Bob Crow was a testament to what trade unionists can achieve
Many people – particularly those who commuted in London – disliked Bob Crow.
He was an inconvenience. The strikes which beset London Underground were usually accompanied by his gruff, snarling face making demands via a TV news camera on the picket line.
He was like a figure from another time, a cut-out of 1970's trade unionism still alive and kicking in the 21st Century. He was a part of a political consensus which was supposed to be hopelessly wrapped up in the past.
But what Crow was really doing was extraordinarily simple. He was doing his job.
He was representing his members. He was standing up for the workers who comprised his union.
He fought off attempts to apply the same low-pay, hire-and-fire culture to London Underground as was being imposed elsewhere in the economy.
"It wasn't our members who created the downturn and we will not be bullied into accepting that they should be forced to pay for an economic crisis that was cooked up by the bankers and the politicians," he said in 2009.

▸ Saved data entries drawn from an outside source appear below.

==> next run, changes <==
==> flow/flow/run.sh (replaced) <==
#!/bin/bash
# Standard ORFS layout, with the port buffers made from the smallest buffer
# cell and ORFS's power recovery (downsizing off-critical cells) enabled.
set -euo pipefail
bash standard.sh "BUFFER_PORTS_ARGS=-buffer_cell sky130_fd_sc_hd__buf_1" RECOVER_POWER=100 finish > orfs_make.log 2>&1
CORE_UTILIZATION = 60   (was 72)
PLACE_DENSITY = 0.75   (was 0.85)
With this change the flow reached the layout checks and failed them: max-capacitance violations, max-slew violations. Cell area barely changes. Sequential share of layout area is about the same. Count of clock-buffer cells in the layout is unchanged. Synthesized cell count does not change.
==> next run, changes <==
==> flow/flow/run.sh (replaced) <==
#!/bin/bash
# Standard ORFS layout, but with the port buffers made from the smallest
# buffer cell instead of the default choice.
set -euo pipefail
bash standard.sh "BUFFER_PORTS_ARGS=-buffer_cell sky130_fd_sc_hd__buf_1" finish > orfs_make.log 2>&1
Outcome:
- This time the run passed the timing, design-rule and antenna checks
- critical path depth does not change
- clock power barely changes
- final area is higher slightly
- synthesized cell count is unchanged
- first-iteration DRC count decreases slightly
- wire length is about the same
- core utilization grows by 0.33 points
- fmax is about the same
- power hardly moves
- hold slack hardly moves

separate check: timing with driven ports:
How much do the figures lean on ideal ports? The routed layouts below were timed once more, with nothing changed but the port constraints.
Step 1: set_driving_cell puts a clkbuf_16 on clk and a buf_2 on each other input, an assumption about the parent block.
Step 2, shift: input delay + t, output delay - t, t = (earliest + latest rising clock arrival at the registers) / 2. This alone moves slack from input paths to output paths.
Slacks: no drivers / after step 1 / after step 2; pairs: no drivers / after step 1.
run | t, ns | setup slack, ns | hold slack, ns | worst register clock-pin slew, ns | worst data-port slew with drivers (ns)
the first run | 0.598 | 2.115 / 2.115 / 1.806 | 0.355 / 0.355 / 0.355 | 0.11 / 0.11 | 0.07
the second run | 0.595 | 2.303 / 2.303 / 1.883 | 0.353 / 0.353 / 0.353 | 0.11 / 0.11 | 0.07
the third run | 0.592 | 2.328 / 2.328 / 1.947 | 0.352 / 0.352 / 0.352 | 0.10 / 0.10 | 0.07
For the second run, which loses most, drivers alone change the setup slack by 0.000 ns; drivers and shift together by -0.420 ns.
Source: an optimization exercise on an open RTL-to-GDS flow (aim: small area, a short achievable clock period and few clock cycles). Production flows keep margins and buffers that such runs may drop.
Only simulation tests tie the RTL to the original design; equivalence was not proved.
Power is estimated from default activity; no workload was simulated.

Setup of old:
## island_engine
module island_engine (
    input  wire         clk,
    input  wire         rst,
    input  wire         start_valid,
    output reg          start_ready,
    input  wire [63:0]  node_valid,
    input  wire [63:0]  node_lit,
    input  wire [7:0]   min_lit,
    input  wire [6:0]   lit_min,
    input  wire [7:0]   persist,
    input  wire         rebase,
    input  wire         br_valid,
    output reg          br_ready,
    input  wire [5:0]   br_a,
    input  wire [5:0]   br_b,
    input  wire         br_conn,
    input  wire         br_last,
    output reg          done,
    output reg  [6:0]   count,
    output reg  [6:0]   nlit,
    output reg  [6:0]   nvalid,
    output reg  [15:0]  open_br,
    output reg          eval_valid,
    output reg  [1:0]   kind,
    output reg          island_local,
    output reg  [6:0]   base,
    output reg  [6:0]   ref_count,
    output wire [383:0] root,
    output wire [63:0]  counted
);
Size: about 4200 cells after synthesis, ~680 I/O pins.
export LEC_CHECK = 0
export CAP_MARGIN = 20
export CORE_MARGIN = 2
export CORE_UTILIZATION = 40
export CTS_CLUSTER_DIAMETER = 80
export CTS_CLUSTER_SIZE = 25
export SLEW_MARGIN = 20
create_clock -name core_clock -period 10.0 [get_ports {clk}]
standard.sh (not shown) runs the stock make flow with config.mk's settings and CLKGATE_MAP_FILE= SYNTH_SCRIPT=/design/flow/synth_recipe.tcl, a recipe that flattens the netlist after the stock synthesis.
==> flow/flow/run.sh <==
#!/bin/bash
set -euo pipefail
export SETUP_SLACK_MARGIN=6.3
export BUFFER_PORTS_ARGS="-buffer_cell sky130_fd_sc_hd__buf_1"
bash standard.sh > standard_flow.log 2>&1
Testbench counts of old, summed over its fixed seeds: cycles 19,605.
[inputs] new vs old
--- a/flow/flow/run.sh
+++ b/flow/flow/run.sh
@@ -3 +3 @@
-export SETUP_SLACK_MARGIN=6.3
+export SETUP_SLACK_MARGIN=6.45
==> results.txt <==
- For sequential cell power, new and old come out practically identical.
- new vs. old: number of clock-tree buffers in the layout went up 5.4%, worst path setup slack after routing went up 0.098 ns, net switching power of the design went up about 3%, clock group share of total power went up 0.4 points.
- new: routed wire length 2400 um above old
- Endpoint of the most critical setup path: hi_w[0] -> old, root[202] -> new
- Final critical delay including setup and external delays delta (new − old): favourable

Setup of run A:
island_engine again, from the RTL that the note above started with.
Settings: LEC_CHECK=0, CAP_MARGIN=20, CORE_MARGIN=2, CORE_UTILIZATION=40, CTS_CLUSTER_DIAMETER=80, CTS_CLUSTER_SIZE=25, SLEW_MARGIN=20; clock period 10.0 ns.
==> flow/flow/run.sh <==
#!/bin/bash
set -euo pipefail
export SETUP_SLACK_MARGIN=6.15
export BUFFER_PORTS_ARGS="-buffer_cell sky130_fd_sc_hd__buf_1"
bash standard.sh > standard_flow.log 2>&1
Run A reached the final stage; the timing, DRC and antenna checks on its layout passed.
Testbench counts of run A, summed over its fixed seeds: cycles 19,605.
#### Input delta (run B over run A)
# run A
export LEC_CHECK = 0
export CAP_MARGIN = 20
export CORE_MARGIN = 2
export CORE_UTILIZATION = 40
export CTS_CLUSTER_DIAMETER = 80
export CTS_CLUSTER_SIZE = 25
export SLEW_MARGIN = 20
create_clock -name core_clock -period 10.0 [get_ports {clk}]
# run B
export LEC_CHECK = 0
export CAP_MARGIN = 20
export CORE_MARGIN = 2
export CORE_UTILIZATION = 40
export CTS_CLUSTER_DIAMETER = 60
export CTS_CLUSTER_SIZE = 20
export SLEW_MARGIN = 20
create_clock -name core_clock -period 10.0 [get_ports {clk}]
==> flow/flow/run.sh <==
#!/bin/bash
set -euo pipefail
export SETUP_SLACK_MARGIN=6.3
export BUFFER_PORTS_ARGS="-buffer_cell sky130_fd_sc_hd__buf_1"
bash standard.sh > standard_flow.log 2>&1
Findings:
- Run B: full flow OK, the timing, DRC and antenna checks passed
- Clock skew, run B and run A: smaller value in run B
- There was hardly any difference in compound-cell area share of the yosys netlist between run A and run B.
- Number of fillers in the final layout in run B vs run A: down 218
- Combinational share of power (higher): run A
- Looking at minimum clock period across run B and run A, the one that comes out lower is run B.
- Cmp run B vs run A: wire length of the first global-routing pass higher in run B
- The setup slack of the most critical reg-to-reg path in run B was higher than what run A gave.
- Cell count: run B higher than run A
- On run B: number of nets in the finished design is about 1.4% higher than what run A gave.
> inputs changed (run B -> run C)
# run B
export LEC_CHECK = 0
export CAP_MARGIN = 20
export CORE_MARGIN = 2
export CORE_UTILIZATION = 40
export CTS_CLUSTER_DIAMETER = 60
export CTS_CLUSTER_SIZE = 20
export SLEW_MARGIN = 20
create_clock -name core_clock -period 10.0 [get_ports {clk}]
# run C
export LEC_CHECK = 0
export CAP_MARGIN = 20
export CORE_MARGIN = 2
export CORE_UTILIZATION = 40
export CTS_CLUSTER_DIAMETER = 80
export CTS_CLUSTER_SIZE = 25
export PLACE_DENSITY = 0.7
export SLEW_MARGIN = 20
create_clock -name core_clock -period 10.0 [get_ports {clk}]
Run C finished every step from synthesis to the final layout, and the layout passed the timing, DRC and antenna checks.
Measured against each other, run C and run B differ in TritonCTS buffer count, the lower figure coming from run C.
[compare] base=run B new=run C: global-route wire length before repair rose by 5500 µm; longest individual stage delay on the worst path rose by 0.11 ns; number of DRC violations after detailed routing stayed essentially flat; time the final worst path needs with I/O delays and setup rose by 0.068 ns.
Worst setup slack, run C and run B: lower on run C
Run B vs run C, end point of the critical path: grp[7][2] vs state[1]

==> port drivers added, routing unchanged <==
No port has a modelled driver above. Below, the same layouts with a new extraction and two added sets of constraints. Step 1 (the two cells are an assumption about what drives the block):
set clk [get_ports {clk}]
set_driving_cell -lib_cell sky130_fd_sc_hd__clkbuf_16 $clk
set_driving_cell -lib_cell sky130_fd_sc_hd__buf_2 [delete_from_list [all_inputs] $clk]
Step 2 moves the port delays by t, midway between the first and last clock arrival at a register: inputs arrive t later, outputs are due t later. That takes back most of the time a late clock gives input paths. a / b / c = ideal ports / drivers / drivers and shift; a / b = the first two.
run	t (ns)	setup slack, ns	worst setup path after step 2	pins driven straight from the clock port
old	0.758	6.319 / 6.319 / 5.676	input to register	1
new	0.777	6.417 / 6.340 / 5.983	input to register	1
run A	0.746	6.197 / 6.197 / 5.660	input to register	1
run B	0.752	6.272 / 6.272 / 5.705	input to register	1
run C	0.760	6.204 / 6.204 / 5.702	input to register	1
After both steps every run listed still meets setup and hold. For old, which loses most, drivers alone change the setup slack by 0.000 ns; drivers and shift together by -0.643 ns.
From an optimization exercise on the open Yosys and OpenROAD flow, aimed at small area and a short achievable clock period; shortcuts taken in it are not production practice.
Only simulation tests tie the RTL to the original design; equivalence was not proved.
Power is estimated from default activity; no workload was simulated.

==> flow/design.v (outline; a module is shown in full before it is edited, if it fits) <==
// module requant_window: 30 lines
// module requant_shift_hi: 22 lines
// module requant_lane: 35 lines
// module requant_mul: 2045 lines
// module requant_epilogue: 138 lines
module requant_epilogue #(
    parameter LANES = 2
) (
    input  wire                clk,
    input  wire                rst,
    input  wire                in_valid,
    input  wire [32*LANES-1:0] acc,
    input  wire [31*LANES-1:0] mult,
    input  wire [6*LANES-1:0]  shift,
    input  wire [16*LANES-1:0] zp,
    input  wire [1:0]          fmt,
    input  wire [15:0]         clamp_lo,
    input  wire [15:0]         clamp_hi,
    output reg                 out_valid,
    output reg  [16*LANES-1:0] out_q,
    output reg  [LANES-1:0]    out_sat
);
  // ...
==> flow/run.sh <==
#!/bin/bash
# synth_recipe.tcl (not shown) runs the flow's synth.tcl, then flattens the netlist and writes it again
# the make line also repeats each setting of config.mk as NAME=value (left out here)
make -C /OpenROAD-flow-scripts/flow DESIGN_CONFIG=/design/flow/config.mk WORK_HOME=/design/flow/orfs CLKGATE_MAP_FILE= SYNTH_SCRIPT=/design/flow/synth_recipe.tcl finish
==> flow/config.mk <==
export PLATFORM = sky130hd
export DESIGN_NAME = requant_epilogue
export DESIGN_NICKNAME = requant_epilogue
export VERILOG_FILES = /design/flow/design.v
export SDC_FILE = /design/flow/constraint.sdc
export NUM_CORES = 4
export LEC_CHECK = 0
export ABC_AREA = 1
export CAP_MARGIN = 20
export CORE_MARGIN = 2
export CORE_UTILIZATION = 40
export PLACE_DENSITY = 0.6
export SLEW_MARGIN = 20
==> flow/constraint.sdc <==
create_clock -name core_clock -period 22.0 [get_ports {clk}]
set_input_delay 4.4000 -clock core_clock [delete_from_list [all_inputs] [get_ports {clk}]]
set_output_delay 4.4000 -clock core_clock [all_outputs]
set_load 0.01 [all_outputs]
==> impl_metrics.toml, run 1 <==
[logic_synthesis]
synthFlopType = "dfxtp_1"
synth_cells = 10400
yosys.area_share.simple = 0.164
async_flop_share = 0
ys_seq_area_frac = 0.177
synthTopCellsByCount = "nand2_1, inv_1, xor2_1, o22ai_1, fa_1"

[worst_setup_path]
crit_required_ns = 22.62
critPathBufInv = 5
end_kind = "flip-flop"
worstSetupEndpoint = "ra2[100]"
cp-start-kind = "flip-flop"
critPathMaxFanout = 31
path_delay_family = "adder cells"
slowest_delay_ns = 1.15
crit_start = "mult1[40]"

[grt]
grt_pass1_vias = 72800
gr-usage-met3 = 0.0756
grtUsageMet2 = 0.443

[worst_hold_path]
min_to = "slo3[9]"
hold_depth = 0

[sta]
fin_tns_setup_ns = 0

[clocking]
cts.htree.levels = 3
clk_pin_slew_ns = 0.06
post_cts_buffers = 0
clock_latency_ns = 0.78

[pwr]
peakVddDrop_mv = 0.155

[place]
dpl.cell_count = 12800
place_area_um2 = 83700

[floorplanning]
std_cell_rows = 163

[layout]
final.clkbuf_count = 110
seqCellArea_um2 = 14000
multiInputGateArea_um2 = 56500

[outcome]
status = "no timing/DRC/antenna violations"

[routing]
dr_wl_met2_mm = 126
Background: an optimization exercise with open tools, aiming at small area and a short achievable clock period. Do not read the settings as production practice.
At most, simulation tests tie the RTL to the original design; equivalence was not proved.
Power and IR drop assume default switching activity.

Design cvt_lane, start of the top module:
module cvt_lane (
    input  wire        clk,
    input  wire        rst,
    input  wire        in_valid,
    input  wire [31:0] in_src,       
    input  wire [7:0]  in_e,         
    input  wire [3:0]  in_fmt,       
    input  wire [1:0]  in_rm,        
    input  wire        in_sat,       
    input  wire [23:0] in_u,         
    output reg         out_valid,
    output reg  [31:0] out_res,      
    output reg         out_invalid,
    output reg         out_overflow
);
    function automatic [10:0] add11(input [10:0] a, input [10:0] b, input cin);
        reg [10:0] g, p, G, P;
        integer i;
        begin
            g = a & b;
            p = a ^ b;
            G = g;
            P = p;
            for (i = 10; i >= 1; i = i - 1) begin G[i] = G[i] | (P[i] & G[i-1]); P[i] = P[i] & P[i-1]; end
            for (i = 10; i >= 2; i = i - 1) begin G[i] = G[i] | (P[i] & G[i-2]); P[i] = P[i] & P[i-2]; end
            for (i = 10; i >= 4; i = i - 1) begin G[i] = G[i] | (P[i] & G[i-4]); P[i] = P[i] & P[i-4]; end
            for (i = 10; i >= 8; i = i - 1) begin G[i] = G[i] | (P[i] & G[i-8]); P[i] = P[i] & P[i-8]; end
            add11[0] = p[0] ^ cin;
            for (i = 1; i <= 10; i = i + 1)
                add11[i] = p[i] ^ (G[i-1] | (P[i-1] & cin));
        end
    endfunction
    reg va, vb, vc;
    always @(posedge clk) begin
        if (rst) begin
  ...
Size: roughly 1600 cells after synthesis, ~220 flip-flops, ~110 I/O pins.
export LEC_CHECK = 0
export ABC_AREA = 1
export CAP_MARGIN = 20
export CORE_MARGIN = 2
export CORE_UTILIZATION = 60
export CTS_CLUSTER_DIAMETER = 100
export CTS_CLUSTER_SIZE = 30
export GPL_TIMING_DRIVEN = 0
export PLACE_DENSITY = 0.75
export SETUP_SLACK_MARGIN = 0.5
export SLEW_MARGIN = 60
create_clock -name core_clock -period 15.0 [get_ports {clk}]
standard.sh (not shown) runs the stock make flow with config.mk's settings and CLKGATE_MAP_FILE= SYNTH_SCRIPT=/design/flow/synth_recipe.tcl, a recipe that flattens the netlist after the stock synthesis.
==> flow/flow/run.sh <==
#!/bin/bash
# Own flow: the standard layout, with one change to synthesis: the
# combinational logic is mapped by flow/abc_area.script (a delay-targeted
# map with area recovery, then ABC's buffering and sizing) and Yosys's
# full/half-adder extraction is skipped.  Registers, their names and their
# cells are exactly as in the standard synthesis.  Every input port gets a
# buf_1 buffer and every output port a buf_2 (the standard flow puts
# clkdlybuf4s50_1 on both).
set -euo pipefail
W=$PWD
rm -rf "$W/scripts_own"
cp -r "$FLOW_HOME/scripts" "$W/scripts_own"
sed -i -e 's/^  extract_fa .*$/  # extract_fa skipped/' \
       -e 's/^  techmap -map \$::env(ADDER_MAP_FILE)$/  # adder map skipped/' \
       "$W/scripts_own/synth.tcl"
grep -q "extract_fa skipped" "$W/scripts_own/synth.tcl"
cp "$W/flow/abc_area.script" "$W/scripts_own/abc_area.script"
# port buffers: buf_1 on the inputs, buf_2 on the outputs
sed -i 's/^    buffer_ports {\*}\[env_var_or_empty BUFFER_PORTS_ARGS\]$/    buffer_ports -inputs -buffer_cell sky130_fd_sc_hd__buf_1\n    buffer_ports -outputs -buffer_cell sky130_fd_sc_hd__buf_2/' \
    "$W/scripts_own/global_place.tcl"
grep -q "buffer_ports -outputs" "$W/scripts_own/global_place.tcl"
bash "$W/standard.sh" SCRIPTS_DIR="$W/scripts_own" finish > "$W/standard.log" 2>&1
==> flow/flow/abc_area.script <==
strash
dch
map -D 2400
strash
dch
map -D 2400
topo
stime -c
buffer -c
upsize -c
dnsize -c
The starting point produced a clean layout.
Then changed:
==> flow/flow/abc_area.script (replaced) <==
strash
dch
map -D 2400
topo
stime -c
buffer -c
upsize -c
dnsize -c
- GPL_TIMING_DRIVEN: 0 -> default
After rerunning: Cell count fell by 2.4%. Design area shrinks by about 0.54%. Sequential share of layout area rose by 0.21 points. Worst setup slack gains 0.0088 ns.
Then changed:
==> flow/flow/abc_area.script (replaced) <==
strash
dch
map -D 2400
strash
dch
map -D 2400
topo
stime -c
buffer -c
upsize -c
dnsize -c
- CORE_UTILIZATION: 60 -> 70
- PLACE_DENSITY: 0.75 -> 0.85
Non-clock buffer count decreases by 6.
Worst setup slack is worse by 0.28 ns.
Total power falls by 3.3%.
Core utilization went up by 9.6 points.
Final area went down by 0.95%.
Worst hold slack is better by 0.0058 ns.
Then changed:
- CORE_UTILIZATION: 70 -> 60
- PLACE_DENSITY: 0.85 -> 0.75
Effect:
- The changed run ran to the end with no violations
- total power is about the same
- worst hold slack stays flat
- sequential power barely changes
- worst setup slack improved by 0.28 ns
- wire length is lower by 2.1%
- flip-flop and latch count is unchanged
- final area is higher by 0.42%
- register-to-register slack improved by 0.42 ns
- synthesized cell count does not change
Function was not checked in any run of this note: the RTL went through the layout flow alone.

---

## wip/umber
cvt_lane, a different RTL version from the one above (not shown whole).
For scale: about 1600 cells after synthesis, roughly 220 flip-flops, about 110 I/O pins, about 11000 um2 of cells after synthesis.
clock: 15.0 ns
lec_check: 0
abc_area: 1
cap_margin: 20
core_margin: 2
core_utilization: 60
cts_cluster_diameter: 100
cts_cluster_size: 30
place_density: 0.75
setup_slack_margin: 0.5
slew_margin: 70
==> flow/flow/abc_area.script <==
strash
dch
map -D 2400
strash
dch
map -D 2400
topo
stime -c
buffer -c
upsize -c
dnsize -c
Scripts as last shown in full above: flow/flow/run.sh
Relative to wip/umber, the following input files were edited for wip/sierra:
==> flow/flow/abc_area.script <==
strash
dch
map -D 2800
strash
dch
map -D 2800
topo
stime -c
buffer -c
upsize -c
dnsize -c
### Flow results
Compared with wip/umber, wip/sierra ends up with more cell area.
Re average via count per standard cell: wip/sierra is 0.050 down on wip/umber.
Where setup slack is concerned, wip/umber is better than wip/sierra.
On flip-flop and latch count after synthesis, wip/umber tracks wip/sierra almost exactly.
From wip/umber to wip/sierra the numbers moved as follows: first-pass GRT wire length rose 1.2 mm; synthesized instance count moved down; total power +about 2.6%.
### wip/sierra -> wip/indigo
==> flow/flow/abc_area.script <==
strash
dch
map -D 2400
strash
dch
map -D 2400
topo
stime -c
buffer -c
upsize -c
dnsize -c
diff --git a/flow/config.mk b/flow/config.mk
--- a/flow/config.mk
+++ b/flow/config.mk
@@ -15,2 +15,2 @@
 export SETUP_SLACK_MARGIN = 0.5
-export SLEW_MARGIN = 70
+export SLEW_MARGIN = 60
[summary]
Changes observed in wip/indigo relative to wip/sierra: reported sequential group power stayed essentially flat; power dissipated in combinational cells fell by 6.0%; overall fraction of global-route tracks in use fell by 0.84 points; cell count of the worst reg-to-reg path rose by 1.
### wip/indigo -> wip/ember
diff --git a/flow/config.mk b/flow/config.mk
--- a/flow/config.mk
+++ b/flow/config.mk
@@ -8,3 +8,3 @@
 export ABC_AREA = 1
-export CAP_MARGIN = 20
+export CAP_MARGIN = 50
 export CORE_MARGIN = 2
@@ -15,2 +15,2 @@
 export SETUP_SLACK_MARGIN = 0.5
-export SLEW_MARGIN = 60
+export SLEW_MARGIN = 70
Notes after the runs:
wip/ember ends up with a combinational power share that is 0.7 points higher than in wip/indigo.
[compare] base=wip/indigo new=wip/ember: final period utilization neither gained nor lost much; clock group share of total power decreased by 0.9 points relative to the old numbers; met3 global-route usage increased by 0.89 points relative to the old numbers.
The setup slack in wip/ember sits 5.5 ps below the value recorded for wip/indigo.
Compared with wip/indigo, wip/ember shows a clock period minus final worst setup slack that is 5.5 ps higher.
wip/indigo → wip/ember: power spent charging and discharging nets went up 0.76%, proportion of power drawn by flip-flops and latches climbed 0.2 points, total global routing track utilization comparable.

static timing again, ports no longer ideal:
Ports are ideal in the flow. The routed layouts listed here were re-timed in OpenROAD.
Step 1 sets driving cells, clkbuf_16 on the clock port and buf_2 on the other inputs (assumed; they add their load-dependent delay and slew).
Step 2 times the ports against the registers' clock, not the clock port: input delays grow and output delays shrink by t, the midpoint of the rising clock arrivals with the driver on.
a / b / c = no drivers / after step 1 / after step 2; a / b = the first two.
run	shift t [ns]	setup WS [ns]	hold slack, ns
the first run of note 1	0.518	11.052 / 11.009 / 11.052	0.329 / 0.329 / 0.329
the second run of note 1	0.514	11.061 / 11.014 / 11.134	0.324 / 0.324 / 0.324
the third run of note 1	0.509	10.777 / 10.777 / 10.777	0.330 / 0.330 / 0.330
the fourth run of note 1	0.499	11.055 / 11.012 / 11.199	0.328 / 0.328 / 0.328
wip/umber	0.506	11.071 / 11.026 / 11.261	0.328 / 0.328 / 0.328
wip/sierra	0.512	10.922 / 10.922 / 10.922	0.321 / 0.321 / 0.321
wip/indigo	0.511	11.076 / 11.029 / 11.114	0.321 / 0.321 / 0.321
wip/ember	0.506	11.071 / 11.026 / 11.261	0.328 / 0.328 / 0.328
After both steps setup and hold are still met in every run listed.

Under Crow's leadership a 'platinum-plated' pay and benefits package which included basic pay, overtime, pension and free travel put Tube workers on a similar financial footing to NHS managers or deputy head teachers. The basic Tube driver's salary was £42,424, with perks for customer satisfaction and free travel on the Tube for the worker and their partner.
The press encouraged commuters to envy the salaries of Tube staff – to resent them for it.
A far more sensible reaction would be to look at what the RMT achieved and think: that's what workers can get when they organise.
Admittedly the Tube's near-monopoly on commuter requirements in London gives it much greater leverage than many other services. But Crow used that leverage to its greatest possible advantage with a hard-headed, aggressive approach to industrial relations.
The same papers which constructed ever-more imaginative arguments to defend bankers' bonuses would act as if they were outraged by Tube drivers' £42,424 wage. But this is not extraordinary wealth. It's the type of salary someone in the capital needs if they are to live a good, high quality life, with a partner and children. It's the type of salary someone in the capital deserves for a hard day's work, done diligently.
When did people become so compliant that they forgot to aspire to such wages and instead could be tempted into merely envying those who had secured it?
Trade unions are a bulwark against the creation of a low-wage, low-rights economy. That is the kind of economy we are living in now, a consumer economy which fails to remunerate workers with the spending power to sustain it.
Crow was subject to brutal tabloid press coverage, of the 'most hated man in Britain' variety. Every broadcast interview saw presenters try to out-Paxman themselves in their critique of his tactics, his acceptance of his own salary and whatever aspect of his personal life was to hand.
In his best recent outing Andrew Neil on the Sunday Politics asked him about his holiday to Brazil. "If I had your wages I'd be having two trips to Rio every year," he told the presenter. You could see the glimmer of grudging respect from Neil by the time the interview was over.
Crow was tough enough to seem uninterested in the savagery of the attacks on him, probably because he knew that their existence was proof he was doing his job.
Throughout it all Crow retained an extraordinary commitment to democracy: at a local council level and at a continental level, with his rare campaign work on a left-wing opposition to the EU. He was one of those few figures brave enough to raise the idea that democracy should not end when you go to work. You can see how terrifying that idea is to business leaders even today. Euan Sutherland tendered his resignation from the Co-Op last night due to his concern about its democratic structure.
Crow died young. During his career he was subject to daily abuse from the press. But he showed what trade unionism could achieve. If more trade union leaders were like him, their members might also enjoy a decent salary for a hard day's work. And trade unionism might still be a serious political force, making big and historic arguments about what a good society should look like.